In the corner, the boy cried. I walked over, thinking of what to say to him, something warm, like Young one, it is over, your torment, or Behold, we take you to your mother, or Come now, you are so young but I will give you dolo so that you sleep and will awake in your own bed for the first time in your still short life. But I said nothing. He cried, gentle sobs, and stared at the rugs Ipundulu had slept on. Here is what I saw. From his mouth came a child’s sorrow, a cry that turned into a cough and back into a cry. From his eyes, nothing. From his cheeks and his brow, nothing. Even his mouth barely moved more than a mumble. He looked at me with the same hollow face. Nsaka Ne Vampi grabbed him under his arms, and scooped him up. She held him over her shoulder and walked out.
Mossi came over and asked if I was well, but I didn’t answer him. I did nothing until he grabbed my shoulder and said, We go.
Sadogo and Sasabonsam still struggled. I ran down the steps, shouted to the Leopard, and threw him my ax. Sasabonsam looked straight up at me.
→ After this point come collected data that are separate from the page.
==> src/rtl/ws2812_frame_seq_if.sv <==
// Host-side bus of the WS2812 frame sequencer.
// The master drives buffer writes and frame starts. The slave drives
// frame status and the per-pixel hand-off to the serializer.
interface ws2812_frame_seq_if #(
  parameter int ADDR_W = 3
) ();
  logic              wr_en;
  logic [ADDR_W-1:0] wr_addr;
  logic [23:0]       wr_data;
  logic              start;
  logic              busy;
  logic              frame_done;
  logic [23:0]       pix_color;
  logic              pix_load;

  modport master (
    output wr_en, wr_addr, wr_data, start,
    input  busy, frame_done, pix_color, pix_load
  );

  modport slave (
    input  wr_en, wr_addr, wr_data, start,
    output busy, frame_done, pix_color, pix_load
  );
endinterface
“I know the smell,” he said.
Leopard grabbed Sadogo’s belt, pulled himself up on his back, flipped over on his shoulder, and leapt after the beast’s head. Sasabonsam turned to me when Leopard jumped straight for his head, swung the ax, and slashed across his cheek, slicing into the face, cutting right across, as blood and spit splashed into the air. Sasabonsam yelled and clutched his face. Sadogo kicked him down in the water, grabbed his left foot before he could resist, swung, and flung him against the wall. Sasabonsam burst through it and fell outside. Before he fell into the water, two arrows, shot from Fumeli, hit him in the leg. His good wing swept up water, a huge torrent that knocked Fumeli down. Sasabonsam turned to lift himself and turned right into the buffalo, who hooked him with his horns and flung him a hundred paces into the river. He stayed under, as if drowned, or a strong current dragged him away. But then Sasabonsam leapt from the water, flapped his wings, bawling at the damaged one, and lifted himself out of the river. He flapped again and again, yelling each time, and finally flew away, dropping once, falling into the river once, flying low, but still flying away. We left this place quietly, with care, though it did not fall. The boy’s scent vanished again, but I looked over at Nsaka Ne Vampi’s shoulder and there he was.
Back at the house, climbing the stairs all the way up to the sixth floor, with Nsaka Ne Vampi and the child and Mossi ahead of me, the Leopard asked me a question about Sogolon.
“I have no good words for her,” I said. But before I entered the room, somebody said, “Save those good words for me.”
In the center of the sixth floor the King sister, struggling to get up, as if someone kept kicking her down. Bunshi, her eyes shut tight, a dagger, green and almost glowing, stroking her neck and another arm across her chest, pulling her against him.
The Aesi.
TWENTY-ONE
Some truth now, I hope you take it. When you crossed the Mawana witches, I would have gambled on your death. But look. You live. In one way or another,” the Aesi said.
Outside a black flurry turned into birds. One hundred, two hundred, three hundred and one. Birds looking like pigeons, looking like vultures, looking like crows landing on the windowsill and peeking through the window. Black wings flew past the window as well, and I could hear them landing on the roof, the turrets, the ledges, and the ground. Outside marching feet moved closer, but no soldier or mercenary was supposed to be in the city. The King sister sat up, but would not look at me.
“Did you know they came before the world? Even the gods came and saw them and even the gods didn’t dare. All children come from the mother’s will, not from mating with a father. When the world was just a gourd, the witches six were one, and she circled the world until her mouth reached her tail.”
“A spy I knew called you a god, once,” I said.
“I shall bless him, though I am not much of a god.”
“He was not much of a spy.”
Bunshi would not change to water and slip out of his hands. She could not change in the hands of Sadogo either, but there was no scent of enchantment about him. He was behind me, Sadogo, his metal knuckles clenching tight, iron grating on iron, itching for another fight. Mossi tried to draw his swords but the Aesi pressed the knife closer to Bunshi’s neck.
“You overestimate her value to us,” I said.
“Perhaps. But mine is not the estimation she fears. So if you will not beg me for her life, I will let her beg you.”
The boy, his head on Nsaka Ne Vampi’s shoulder, looked like he was asleep, but when she turned around, his eyes were open, and staring.